Winter

Illustration of a Moon Scream. from: PWCD - female infertility.

Barrenness Is Acceptable

Letters

Written by Leah Summers-Milne

Last year I was in my doctor’s office – my legs in metal stirrups, exposing myself to the female nurse in the room. She was making idle chit chat as she lubed up the ultrasound wand, which, in my personal opinion, is far larger than it really needs to be. She had a smile on her face, as she was unusually perky considering she was about to shove a wand in my vagina. The last time I got an ultrasound, I was told to have a full bladder. So I had gone out of my way to drink half a gallon of water before coming into this appointment, only to be told that for an internal ultrasound of my uterus, I’d need an empty bladder. This particular day was obviously, not going to go as planned.

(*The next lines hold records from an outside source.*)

Context: an optimization exercise on an open-source flow, tuned for small area, a short achievable clock period and few clock cycles per item. The choices shown serve that exercise and are no tape-out recipe.

## the baseline
// aes256_cbc
module aes256_cbc #(
  parameter [127:0] IV0 = 128'h0102030405060708090a0b0c0d0e0f10
) (
  input  wire         clk,
  input  wire         rst,         
  input  wire         in_valid,
  output wire         in_ready,
  input  wire [1:0]   in_op,
  input  wire         in_first,
  input  wire [127:0] in_data,
  input  wire [255:0] in_key,
  output wire         out_valid,
  input  wire         out_ready,
  output wire [127:0] out_data,
  output wire [1:0]   out_err
);
Size in the first run: about 11000 cells after synthesis, roughly 1300 flip-flops, about 0.11 mm2 of cells after synthesis.
==> flow/config.mk <==
export PLATFORM = sky130hd
export DESIGN_NAME = aes256_cbc
export DESIGN_NICKNAME = aes256_cbc
export VERILOG_FILES = /design/flow/design.v
export SDC_FILE = /design/flow/constraint.sdc
export NUM_CORES = 8
export LEC_CHECK = 0
export CAP_MARGIN = 30
export CORE_MARGIN = 2
export CORE_UTILIZATION = 45
export CTS_BUF_LIST = sky130_fd_sc_hd__clkbuf_8
export PLACE_DENSITY = 0.6
export SETUP_SLACK_MARGIN = 4.5
export SLEW_MARGIN = 35
export SYNTH_HIERARCHICAL = 1
export SYNTH_MINIMUM_KEEP_SIZE = 0
==> flow/constraint.sdc <==
create_clock -name core_clock -period 11.0 [get_ports {clk}]
set_input_delay 2.2000 -clock core_clock [delete_from_list [all_inputs] [get_ports {clk}]]
set_output_delay 2.2000 -clock core_clock [all_outputs]
set_load 0.01 [all_outputs]
run.sh (not shown) runs the stock make flow with config.mk's settings and CLKGATE_MAP_FILE= SYNTH_SCRIPT=/design/flow/synth_recipe.tcl, a recipe that flattens the netlist after the stock synthesis.
Changes in the candidate relative to the baseline:
diff --git a/flow/design.v b/flow/design.v
--- a/flow/design.v
+++ b/flow/design.v
@@ -1020,70 +1020,64 @@
     for (g = 0; g < 32; g = g + 1) begin : g_kt
       sb_ao22 u_kt (.a(rnd[0]), .b(ks_rot[g]), .c(!rnd[0]), .d(ks_sub[g]), .y(kt[g]));
     end
     for (g = 0; g < 128; g = g + 1) begin : g_kf
       sb_xor u_kf (.a(kp[g]), .b(kt[g % 32]), .y(f[g]));
     end
   endgenerate
   wire         chain_now = fin && is_enc && !parked;    
   wire         new_enc = (in_op == OP_ENC) && aesv;
   wire         new_dec = (in_op == OP_DEC) && aesv;
   wire         sel_kn = new_dec && !(busy && is_kexp);   
   wire [127:0] kin;                                      
-  generate
-    for (g = 0; g < 128; g = g + 1) begin : g_kin
-      sb_xor u_kin (.a(in_data[g]), .b(kn[128 + g]), .y(kin[g]));
-    end
-  endgenerate
   wire [127:0] w_hi;
   wire [127:0] init_d;                                   
   generate
     for (g = 0; g < 16; g = g + 1) begin : g_initd
       sb_ainv u_id (.x(kin[8*g +: 8]), .y(init_d[8*g +: 8]));
     end
   endgenerate
   wire         use_sr = chain_now && !in_first;
   wire         q_nc   = !in_first && !chain_now;          
   wire [127:0] qe;
   generate
     for (g = 0; g < 128; g = g + 1) begin : g_qe
       if (IV0[g]) begin : g1
-        cbc_qe1 u_qe (.din(in_data[g]), .k0(k0[128 + g]), .f(in_first), .nc(q_nc), .ch(chain[g]),
-                      .qe(qe[g]));
+        cbc_qe1 u_qe (.kin(kin[g]), .f(in_first), .nc(q_nc), .ch(chain[g]), .qe(qe[g]));
       end else begin : g0
-        cbc_qe0 u_qe (.din(in_data[g]), .k0(k0[128 + g]), .nc(q_nc), .ch(chain[g]), .qe(qe[g]));
+        cbc_qe0 u_qe (.kin(kin[g]), .nc(q_nc), .ch(chain[g]), .qe(qe[g]));
       end
     end
   endgenerate
   wire         s_d    = dec && !accept;
   wire         s_e    = !dec && !accept;
   wire         s_id   = accept && new_dec;
   wire         s_ie   = accept && !new_dec;
   wire [127:0] sr_use, init_e, st_a, st_b, st_next;
   generate
     for (g = 0; g < 128; g = g + 1) begin : g_next
       sb_and  u_su (.a(sr[g]), .b(use_sr), .y(sr_use[g]));
       sb_xor  u_ie (.a(sr_use[g]), .b(qe[g]), .y(init_e[g]));
       sb_ao22 u_sa (.a(s_id), .b(init_d[g]), .c(s_ie), .d(init_e[g]), .y(st_a[g]));
       sb_ao21 u_sb (.a(s_e), .b(q_enc[g]), .c(st_a[g]), .y(st_b[g]));
       sb_ao21 u_sc (.a(s_d), .b(q_dec[g]), .c(st_b[g]), .y(st_next[g]));
     end
   endgenerate
   wire         load_w = (accept && (new_enc || new_dec)) || (busy && is_kexp && rnd == 4'd0);
   wire [127:0] w_lo_e;
   wire         kc_sel = !load_w && dec;
   generate
     for (g = 0; g < 128; g = g + 1) begin : g_wk
       cbc_ka u_ka (.s_kn(sel_kn), .ld(load_w), .k0(k0[128 + g]), .kn(kn[128 + g]), .rk(rkey[g]),
-                   .wn(w_hi[g]));
+                   .din(in_data[g]), .wn(w_hi[g]), .kin(kin[g]));
       wire ks_b;
       sb_ao22 u_kb (.a(sel_kn), .b(kn[g]), .c(!sel_kn), .d(k0[g]), .y(ks_b));
       if (g >= 96) begin : g_w0                    
         sb_and  u_ke (.a(load_w), .b(ks_b), .y(w_lo_e[g]));
       end else begin : g_w13
         sb_ao22 u_ke (.a(load_w), .b(ks_b), .c(kc_sel), .d(kc[g]), .y(w_lo_e[g]));
       end
     end
   endgenerate
   wire         sel_f0 = !load_w;
   wire         sel_f  = !load_w && !dec;
   wire [127:0] w_lo;
@@ -1162,23 +1156,23 @@
           rnd        <= 4'd0;
         end
         if (new_enc) rnd <= 4'd1;
         if (new_dec) rnd <= 4'd13;
         if (new_dec) begin
           chain <= in_data;
         end
       end
     end
   end
 endmodule
 module cbc_ka (input wire s_kn, input wire ld, input wire k0, input wire kn, input wire rk,
-               output wire wn);
+               input wire din, output wire wn, output wire kin);
   wire ks = s_kn ? kn : k0;
   assign wn  = ld ? ks : rk;
+  assign kin = din ^ ks;
 endmodule
-module cbc_qe0 (input wire din, input wire k0, input wire nc, input wire ch, output wire qe);
-  assign qe = din ^ k0 ^ (nc & ch);
+module cbc_qe0 (input wire kin, input wire nc, input wire ch, output wire qe);
+  assign qe = kin ^ (nc & ch);
 endmodule
-module cbc_qe1 (input wire din, input wire k0, input wire f, input wire nc, input wire ch,
-                output wire qe);
-  assign qe = din ^ k0 ^ (f | (nc & ch));
+module cbc_qe1 (input wire kin, input wire f, input wire nc, input wire ch, output wire qe);
+  assign qe = kin ^ (f | (nc & ch));
 endmodule
==> comparison <==
Changes observed in the candidate relative to the baseline: final setup slack of the worst path decreased by 0.26 ns relative to the old numbers, met2 routing resource usage after global routing fell by 2.9 points, die area lower.
Diff the baseline -> the candidate: standard cell area after detailed placement shows a reduction of 1.2%; critical path depth shows a reduction of 11; number of buffers created by CTS shows a reduction of 0.84%; number of DRC markers after the initial detailed-route iteration shows a reduction of 594.
Of the candidate and the baseline, it is the candidate that has the lower cell count.
Wire length on met3 went down by more than 10% going from the baseline to the candidate.
No run of this note included a check of the RTL's function; only the layout flow was run.

-- port drivers added, routing unchanged --
Ports are ideal in the flow. The routed layouts listed here were re-timed in OpenROAD. Step 1 sets driving cells, clkbuf_16 on the clock port and buf_2 on the other inputs (assumed; they add their load-dependent delay and slew). Step 2 times the ports against the registers' clock, not the clock port: input delays grow and output delays shrink by t, the midpoint of the rising clock arrivals with the driver on. a / b / c = ideal ports / drivers / drivers and shift; a / b = the first two.
| run | shift t [ns] | slack for setup (ns) | worst setup path at the end | clock arrival spread, ns |
|---|---|---|---|---|
| the baseline | 1.130 | 4.629 / 4.629 / 4.536 | input to register | 0.085 / 0.084 |
| the candidate | 1.149 | 4.372 / 4.424 / 3.274 | input to register | 0.101 / 0.101 |
After both steps setup and hold are still met in every run listed. For the candidate, which loses most, drivers alone change the setup slack by +0.052 ns; drivers and shift together by -1.098 ns.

The smiling nurse reassured me that she was just checking to make sure everything was in working order, that I didn’t have any visible issues, and to ensure that my new IUD would go in without a hitch. She was also checking to make certain there weren’t any tumors or general abnormalities in my uterus.

It was a checkup, a basic checkup, and I figured that this appointment would go easy. However, I should have known better. My life has forever been governed by forces outside my control and strictly by Murphy’s Law. This appointment was going to be anything but easy, regardless of what I’d hoped. Anything that could go wrong, would go wrong.

She inserted the ultrasound wand. It was uncomfortable to say the least. She pushed it in further than I think was really necessary, causing extreme discomfort. Then came the pain… Why was this procedure painful? I’d accepted that part of being a woman is the expectation to cope with high amounts of pain, as well as having nobody believe me when I am in pain. I bit my tongue while the smiling nurse moved the wand inside me as she checked every crevice and canyon that could be displayed on the monitor. It was invasive, uncomfortable; and I was ready for this ‘basic’ appointment to be over.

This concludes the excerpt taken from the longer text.